By the time the DVDs were sorted to their satisfaction, it was early evening and, over a meal of takeaway (as they had unpacked kitchen utensils but had yet to stock the fridge), eaten at the counter on the stools the previous occupant had thankfully been happy to sell on, they simultaneously realised that they hadn’t even started on the bedroom furniture yet.
Comfortably full, they headed into the other room, armed with a screwdriver and the Allen key.
Ianto took a long look at the large box of parts on the floor next to the mattress and made a decision. He tossed the tools onto the floor beside the door and turned to face his new live-in girlfriend.

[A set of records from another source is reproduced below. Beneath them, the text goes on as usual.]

What follows belongs to an exercise in optimizing a design on an open flow for a short achievable clock period and few clock cycles; a production flow would make more cautious choices.
RTL that was checked went through simulation tests only; none was proved equivalent to the original.
No activity file was given, so power comes from the tool's default toggle rates.

## s3lcd_compositor
module s3lcd_compositor (
    input  wire        clk,
    input  wire        rst,
    input  wire        cmd_valid,
    output reg         cmd_ready,
    input  wire [7:0]  cmd_op,
    input  wire [31:0] cmd_x,
    input  wire [31:0] cmd_y,
    input  wire [31:0] cmd_w,
    input  wire [31:0] cmd_h,
    input  wire [15:0] cmd_color,
    input  wire [7:0]  cmd_alpha,
    input  wire [1:0]  cmd_wrap,       
    input  wire [31:0] cmd_src,        
    output reg         src_en,
    output reg  [31:0] src_addr,
    input  wire [15:0] src_data,
    output reg         rd_en,
    output reg  [11:0] rd_addr,
    input  wire [15:0] rd_data,
    output reg         wr_en,
    output reg  [11:0] wr_addr,
    output reg  [15:0] wr_data,
    output reg  [1:0]  rotation
);
    localparam [7:0] OP_SET_ROTATION = 8'h01;
    localparam [7:0] OP_CLEAR        = 8'h02;
    localparam [7:0] OP_SET_PIXEL    = 8'h10;
    localparam [7:0] OP_HLINE        = 8'h11;
    localparam [7:0] OP_VLINE        = 8'h12;
    localparam [7:0] OP_FILL_RECT    = 8'h13;
  ...
Size in the first run: about 8600 cells after synthesis, ~1500 flip-flops, roughly 88000 um^2 of cells after synthesis.
export LEC_CHECK = 0
export ABC_CLOCK_PERIOD_IN_PS = 3000
export CAP_MARGIN = 20
export CORE_MARGIN = 2
export CORE_UTILIZATION = 50
export CTS_CLUSTER_DIAMETER = 200
export CTS_CLUSTER_SIZE = 20
export PLACE_DENSITY = 0.65
export SLEW_MARGIN = 20
create_clock -name core_clock -period 10.0 [get_ports {clk}]
standard.sh (not shown) runs the stock make flow with config.mk's settings and CLKGATE_MAP_FILE= SYNTH_SCRIPT=/design/flow/synth_recipe.tcl, a recipe that flattens the netlist after the stock synthesis.
==> flow/flow/run.sh <==
#!/bin/bash
# Standard ORFS layout (the standard.sh, unchanged synthesis), with the
# timing-repair steps asked to reach a larger setup margin at the design's
# own clock period and constraints. Each step's full output is in orfs/logs;
# make's own output is in flow_make.log.
set -euo pipefail
bash standard.sh SETUP_SLACK_MARGIN=7.6 finish > flow_make.log 2>&1
Testbench counts at the start, summed over its fixed seeds: cycles 237,753.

Wrapping his arms around her, he caught her mouth in a passionate kiss and swivelled them around, backing towards the bare mattress.
“I still can’t believe it took us four days to finally get around to putting that bed together,” Lisa smiled. Ianto noted with pleasure that some of the tension had left her voice.
“Well, as we discovered that night, the mattress was quite comfortable enough for us on its own.”
“Oh yeah…” Lisa sighed happily, but Ianto detected a hint of melancholy beginning to seep back in.
“We’re going to have another day like that, Lisa. We just need to keep fighting for it.”